* Aim of the task
Only one thing is required: the number of lines in the entries below that contain "before".

* Dataset records
[src/rtl/comparator_seq.sv]
// Sequential magnitude comparator: captures two operands on start and compares
// them MSB first, one bit per clock, in unsigned or two's-complement mode.
// Results are registered and held until the next compare completes.
module comparator_seq #(
  parameter int unsigned WIDTH      = 8,
  parameter int unsigned EARLY_EXIT = 1
) (
  input  logic             i_clk,
  input  logic             i_rst,
  input  logic             i_start,
  input  logic             i_signed,
  input  logic [WIDTH-1:0] i_a,
  input  logic [WIDTH-1:0] i_b,
  output logic             o_busy,
  output logic             o_done,
  output logic             o_equal,
  output logic             o_not_equal,
  output logic             o_great_a,
  output logic             o_great_b
);

  localparam int unsigned IdxW = $clog2(WIDTH);

  typedef enum logic [1:0] {StIdle, StCmp, StDone} state_e;

  state_e            state_q, state_d;
  logic [WIDTH-1:0]  a_q, a_d;
  logic [WIDTH-1:0]  b_q, b_d;
  logic              signed_q, signed_d;
  logic [IdxW-1:0]   idx_q, idx_d;
  logic              decided_q, decided_d;
  logic              win_a_q, win_a_d;
  logic              equal_q, equal_d;
  logic              not_equal_q, not_equal_d;
  logic              great_a_q, great_a_d;
  logic              great_b_q, great_b_d;

  // Per-bit evaluation of the current index
  logic bit_a, bit_b, bit_diff, sign_pos, bit_win_a;
  logic decided_fin, win_fin, last_bit, cmp_exit;

  // State and datapath registers; reset aborts any compare in flight
  always_ff @(posedge i_clk or posedge i_rst) begin
    if (i_rst) begin
      state_q     <= StIdle;
      a_q         <= '0;
      b_q         <= '0;
      signed_q    <= 1'b0;
      idx_q       <= '0;
      decided_q   <= 1'b0;
      win_a_q     <= 1'b0;
      equal_q     <= 1'b0;
      not_equal_q <= 1'b0;
      great_a_q   <= 1'b0;
      great_b_q   <= 1'b0;
    end else begin
      state_q     <= state_d;
      a_q         <= a_d;
      b_q         <= b_d;
      signed_q    <= signed_d;
      idx_q       <= idx_d;
      decided_q   <= decided_d;
      win_a_q     <= win_a_d;
      equal_q     <= equal_d;
      not_equal_q <= not_equal_d;
      great_a_q   <= great_a_d;
      great_b_q   <= great_b_d;
    end
  end

  // Next-state logic: capture in idle, scan bits in compare, pulse done
  always_comb begin
    state_d     = state_q;
    a_d         = a_q;
    b_d         = b_q;
    signed_d    = signed_q;
    idx_d       = idx_q;
    decided_d   = decided_q;
    win_a_d     = win_a_q;
    equal_d     = equal_q;
    not_equal_d = not_equal_q;
    great_a_d   = great_a_q;
    great_b_d   = great_b_q;

    bit_a    = a_q[idx_q];
    bit_b    = b_q[idx_q];
    bit_diff = bit_a ^ bit_b;
    // A set sign bit means negative, so the winner flips at the MSB in signed mode
    sign_pos  = signed_q && (idx_q == IdxW'(WIDTH - 1));
    bit_win_a = bit_a ^ sign_pos;
    // The first recorded difference is final; later bits never overwrite it
    decided_fin = decided_q | bit_diff;
    win_fin     = decided_q ? win_a_q : bit_win_a;
    last_bit    = (idx_q == '0);
    cmp_exit    = last_bit || ((EARLY_EXIT != 0) && bit_diff);

    unique case (state_q)
      StIdle: begin
        if (i_start) begin
          a_d       = i_a;
          b_d       = i_b;
          signed_d  = i_signed;
          idx_d     = IdxW'(WIDTH - 1);
          decided_d = 1'b0;
          win_a_d   = 1'b0;
          state_d   = StCmp;
        end
      end
      StCmp: begin
        decided_d = decided_fin;
        win_a_d   = win_fin;
        if (cmp_exit) begin
          equal_d     = ~decided_fin;
          not_equal_d = decided_fin;
          great_a_d   = decided_fin & win_fin;
          great_b_d   = decided_fin & ~win_fin;
          state_d     = StDone;
        end else begin
          idx_d = idx_q - IdxW'(1);
        end
      end
      StDone: begin
        state_d = StIdle;
      end
      default: begin
        state_d = StIdle;
      end
    endcase
  end

  // Status and result outputs straight from registers
  always_comb begin
    o_busy      = (state_q != StIdle);
    o_done      = (state_q == StDone);
    o_equal     = equal_q;
    o_not_equal = not_equal_q;
    o_great_a   = great_a_q;
    o_great_b   = great_b_q;
  end

endmodule

[config.mk]
export PLATFORM = sky130hd
export DESIGN_NAME = comparator_seq
export DESIGN_NICKNAME = d
export VERILOG_FILES = /design/src/rtl/comparator_seq.sv
export SDC_FILE = /design/constraint.sdc
export NUM_CORES = 1
export LEC_CHECK = 0
export CAP_MARGIN = 20
export CORE_MARGIN = 4
export CORE_UTILIZATION = 36
export CTS_CLUSTER_DIAMETER = 120
export DETAILED_ROUTE_END_ITERATION = 12
export SETUP_SLACK_MARGIN = 0.5
export SLEW_MARGIN = 20
export SYNTH_ARGS = -nofsm -noshare
export SYNTH_HDL_FRONTEND = slang
export SYNTH_SLANG_ARGS = --single-unit
[constraint.sdc]
create_clock -name i_clk -period 2.33 [get_ports i_clk]
set_input_delay 0.466 -clock i_clk [delete_from_list [all_inputs] [get_ports i_clk]]
set_output_delay 0.466 -clock i_clk [all_outputs]
set_load 0.05 [all_outputs]
After elaboration in Yosys (flattened, before gate mapping) --
Cells that the tools add are included.
Word-level totals: flip-flop bits (word level) 28, output and inout port bits 6, logic and storage cells 51
Operators by class: add/subtract/negate cells 1, $lt $le $gt $ge 1, equal/unequal tests 6, mux-type cells 14, bitwise logic cells 7, reductions and logical operators 11
Operator list (count):
- AND reduction 2 bit | 4
- binary-select mux 1 bit (select 3 bit) | 2
- 2-to-1 mux 3 bit | 2
- inequality test 2 bit, second input constant | 3
- one-hot mux 3 bit (2 select lines) | 1
- less-than comparator 3 x 4 -> 1 bit, second input constant | 1
- 2-to-1 mux 1 bit | 4
- 2-to-1 mux 2 bit | 2
- one-hot mux 1 bit (2 select lines) | 2
- one-hot mux 2 bit (2 select lines) | 1
- nonzero test 2 bit | 2
- == test 3 bit, second input constant | 1
- zero test 3 bit | 1
- AND reduction 3 bit | 1
- subtractor 3 x 1 -> 3 bit, second input constant | 1
- bitwise AND 1 bit | 2
- == test 2 x 1 -> 1 bit, second input constant | 1
- == test 2 bit, second input constant | 1
- zero test 2 bit | 1
- NOT 1 bit | 2
- XOR 1 bit | 2
- logical AND 1 bit | 1
- logical OR 1 bit | 1
- OR 1 bit | 1

Depth between registers and ports, before layout --
Gate-level depths: netlist of run 1.
word-level depth 6, depth in mapped cells 6

Least setup slack after synthesis of run 1 --
OpenSTA, ideal clock, no wires.
path type register to register, start reg idx_q[1], end reg not_equal_q (netlist: o_not_equal), arrival time 1.802 ns, path slack 0.402 ns, cell stages (with the launch flop) 7, path buffers 1, cells stage by stage dfrtp_1 > buf_6 > mux4_1 > mux2i_4 > xnor2_2 > nand2_1 > o32a_1
On the way: cells in the longest elaborated chain, start to end 5, elaborated cells on any way between the ends 9, classes of those cells mux: 4; bitwise: 2; reduce/logical: 3
RTL lines:
- start: declaration | RTL line 30 | logic [IdxW-1:0] idx_q, idx_d;
- start signal: assignment | RTL line 61 | idx_q <= idx_d;
- binary-select mux 1 bit (select 3 bit) (on tied branches) | RTL line 85, 86
- 2-to-1 mux 1 bit (on tied branches) | RTL line 85, 86
- XOR 1 bit | RTL line 87 | bit_diff = bit_a ^ bit_b;
- logical OR 1 bit | RTL line 95 | cmp_exit = last_bit || ((EARLY_EXIT != 0) && bit_diff);
- AND reduction 2 bit (no source line)
- end signal: assignment | RTL line 65 | not_equal_q <= not_equal_d;
- end: declaration | RTL line 34 | logic not_equal_q, not_equal_d;
Several ways; a longest one is shown, not always the timed one. The select of a mux whose other input is x is not followed. A chain may end at the register's enable or synchronous reset.

Worst setup path in the final report of run 1 --
start reg idx_q[0], end reg idx_q[0]
On the way: cells in the longest elaborated chain, start to end 6, elaborated cells on any way between the ends 12, classes of those cells add/sub: 1; eq/ne: 1; mux: 6; bitwise: 1; reduce/logical: 3
RTL lines (RTL line):
- binary-select mux 1 bit (select 3 bit) (on tied branches) | 85, 86
- 2-to-1 mux 1 bit (on tied branches) | 85, 86
- XOR 1 bit | 87
- logical OR 1 bit | 95
- inequality test 2 bit (no source line)
- AND reduction 3 bit (no source line)
Several ways; a longest one is shown, not always the timed one. The select of a mux whose other input is x is not followed.

==> flow_metrics.env, run 1 <==
export IMPL_status="completed"
export IMPL_cp_max_fo=5
export IMPL_cts_buffer_depth=2
export IMPL_rsz0062_at_grt="yes"
export IMPL_rows=22
export IMPL_drt_pass1_iter_count=3
export IMPL_rr_startpoint="idx_q[0]"
export IMPL_initial_utilization_pct=37.8
export IMPL_avgRoutedWirePerCell_um=13.4
export IMPL_cts_tree="yes"
export IMPL_numCtsBuffers=3
export IMPL_regToRegEndpoint="idx_q[0]"
export IMPL_synth_top_area_cell="dfrtp_1"
export IMPL_path_class="flop to flop"
export IMPL_start_kind="flop"
export IMPL_slew_viol_final=0
export IMPL_ioPinCount=26
export IMPL_synth_top_area_share_pct=49.9
export IMPL_slowest_stage="mux4_2"
export IMPL_hp_class="flop to flop"
export IMPL_power_density_mw_per_mm2=1560
export IMPL_rrSetupSlack_ns=0.45
export IMPL_ir_worst_vdd_mv=0.452
export IMPL_critPathRequiredTime_ns=2.52
export IMPL_hpwl_um=1750
export IMPL_whs_path_depth=1
export IMPL_hp_start="o_not_equal"
export IMPL_grt_usage_pct=10.7
export IMPL_tns_ns=0
export IMPL_routed_wl_um=2420
export IMPL_ant_nets=0
export IMPL_insertion_delay_ns=0.27
export IMPL_synth_area_top_cells="dfrtp_1 50%, mux2_2 14%, mux4_1 3.7%"
export IMPL_grt_pass1_vias=975
export IMPL_synth_ff_type="dfrtp_1"
export IMPL_nets=157
export IMPL_grt_first_pass_wirelength_um=4280
export IMPL_syn_area_per_cell_um2=13.9
export IMPL_fp_dieH_um=70.5
export IMPL_min_period_ns=1.88
export IMPL_whs_endpoint="o_not_equal"
export IMPL_area_growth_pct=29.0
export IMPL_max_slew_margin_rel_pct=67.7
export IMPL_final_hold_viol_count=0
export IMPL_skew_ns=0.00227
export IMPL_io_buffer_count=25
export IMPL_drc_errors=0
export IMPL_async_flop_share_pct=100
export IMPL_finalCritPeriodShare_pct=80.5
export IMPL_ys_types=33
export IMPL_design_area_mm2=0.00181
export IMPL_cts_sinks=28
export IMPL_cp_top_family="multiplexers"
export IMPL_die_w_um=70.5
export IMPL_antenna_found_initial=0
export IMPL_ys_warnings_count=0
export IMPL_clkTransAtPathRegs_ns=0.09
export IMPL_p_leak_nw=0.766
export IMPL_worstMarginPinSlew_ns=0.487
export IMPL_crit_buf_inv=0
export IMPL_cp_end_kind="flop"
export IMPL_drt_initial_drc_count=30
export IMPL_path_cells="mux4_2, mux2i_4, xnor2_4, and3_4, mux2i_1"
export IMPL_syn_area_mm2=0.00141
export IMPL_critPathArrivalTime_ns=2.07
export IMPL_core_mm2=0.00372
export IMPL_ys_seq_area_share_pct=49.9
export IMPL_grt_max_degree=29
export IMPL_synth_edf_count=0
export IMPL_finalSetupViolCount=0
export IMPL_hold_buffers=0
export IMPL_die_area_mm2=0.00497
export IMPL_syn_nets=124
export IMPL_ys_ff_latch=28
export IMPL_vias_per_cell=4.77
export IMPL_fmax_mhz=533
export IMPL_synth_cells=101
export IMPL_worstSetupStartpoint="idx_q[0]"
export IMPL_antennaDiodeCount=0
export IMPL_root_buffer="clkbuf_8"
export IMPL_grt_overflow_total=0
export IMPL_slowest_delay_ns=0.53
export IMPL_vias=864
export IMPL_place_congestion=0.831
export IMPL_drive_gt1_share_pct=36.8
export IMPL_maxCapViolations=0
export IMPL_h_tree_depth=1
export IMPL_worst_r2r_cell_count=5
export IMPL_placed_area_mm2=0.00169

* Worked solution
2